Whisper To Me Sweetly Now
And tell me I will never die… unloved.
Has it really been over a month?
November was pretty great. I’m not practicing guitar like I should be, but I did get to use my telescope a few times. I went to A Christmas Carol a Theatre Calgary and it was amazing as usual (but not as amazing as it was two years ago!) and saw my friends a bit too. This time of year is so busy, you kind of have to cherish the few hours you get.
It pleases me to report that I am now bilingual in French. Actually, that’s a gross overstatement. On Thursday I installed the Rosetta Stone software and did a few of the lessons. I’m not blown away, so far, with how wonderful this program is, like the website testimonies describe, but it’ll do for now. At the end of French 30, I felt like I could build a sentence to say whatever I wanted to get across, but that feeling is long gone now. I’m hoping that all the verb rules and tenses will come back to me once I listen to French more.
As of 11:30am, I am 22 years, 2 months, 22 days, 2 hours and 22 minutes old. Cool as that is, I suppose it’s pretty inconsequential unless you care to get philosophical.
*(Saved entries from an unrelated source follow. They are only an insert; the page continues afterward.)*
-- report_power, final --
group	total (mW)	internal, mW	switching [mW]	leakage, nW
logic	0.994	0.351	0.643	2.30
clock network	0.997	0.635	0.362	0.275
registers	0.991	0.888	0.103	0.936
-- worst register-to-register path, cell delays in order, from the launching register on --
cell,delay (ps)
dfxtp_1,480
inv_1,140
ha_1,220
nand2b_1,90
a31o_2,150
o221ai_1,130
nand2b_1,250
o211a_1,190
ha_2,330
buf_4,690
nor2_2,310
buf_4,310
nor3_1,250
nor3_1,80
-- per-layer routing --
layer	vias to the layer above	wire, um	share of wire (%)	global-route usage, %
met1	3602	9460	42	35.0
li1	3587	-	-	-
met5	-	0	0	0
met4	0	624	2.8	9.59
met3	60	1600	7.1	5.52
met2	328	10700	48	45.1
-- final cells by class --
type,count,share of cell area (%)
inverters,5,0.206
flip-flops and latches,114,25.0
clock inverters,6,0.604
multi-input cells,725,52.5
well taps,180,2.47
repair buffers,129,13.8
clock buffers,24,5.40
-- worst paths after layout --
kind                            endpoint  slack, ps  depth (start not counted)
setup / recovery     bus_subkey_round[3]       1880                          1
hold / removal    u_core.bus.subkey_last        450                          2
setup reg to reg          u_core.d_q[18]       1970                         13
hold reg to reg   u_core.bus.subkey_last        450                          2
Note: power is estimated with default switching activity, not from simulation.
**config.mk**
```make
export PLATFORM = sky130hd
export DESIGN_NAME = vga_timing_ctrl
export DESIGN_NICKNAME = d
export VERILOG_FILES = /design/src/rtl/vga_timing_ctrl.sv
export SDC_FILE = /design/constraint.sdc
export NUM_CORES = 1
export LEC_CHECK = 0
export ABC_AREA = 1
export CORE_MARGIN = 10
export CORE_UTILIZATION = 41
export CTS_CLUSTER_SIZE = 8
export DETAILED_ROUTE_END_ITERATION = 8
export PLACE_DENSITY_LB_ADDON = 0.05
export SETUP_SLACK_MARGIN = 0.2
export SLEW_MARGIN = 0
export SYNTH_ARGS = -nofsm -noshare
export SYNTH_HDL_FRONTEND = slang
export SYNTH_SLANG_ARGS = --single-unit
```
**constraint.sdc**
```tcl
create_clock -name clk_i -period 10.2 [get_ports clk_i]
set_clock_uncertainty 0.05 [all_clocks]
set_input_delay 1.02 -clock clk_i [delete_from_list [all_inputs] [get_ports clk_i]]
set_output_delay 1.02 -clock clk_i [all_outputs]
set_load 0.02 [all_outputs]
```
Which I don’t, today, except to wonder if it’s normal that I ponder my own death automatically, just for a few seconds, every time I wake up. Not in a morbid sense; not the how and why of it, just that relatively speaking, it is imminent. Is 2008 really almost over? This year flew by! A best-case-scenario 60 more years of life doesn’t seem very long in that regard.
I guess it reminds me to make the most of things.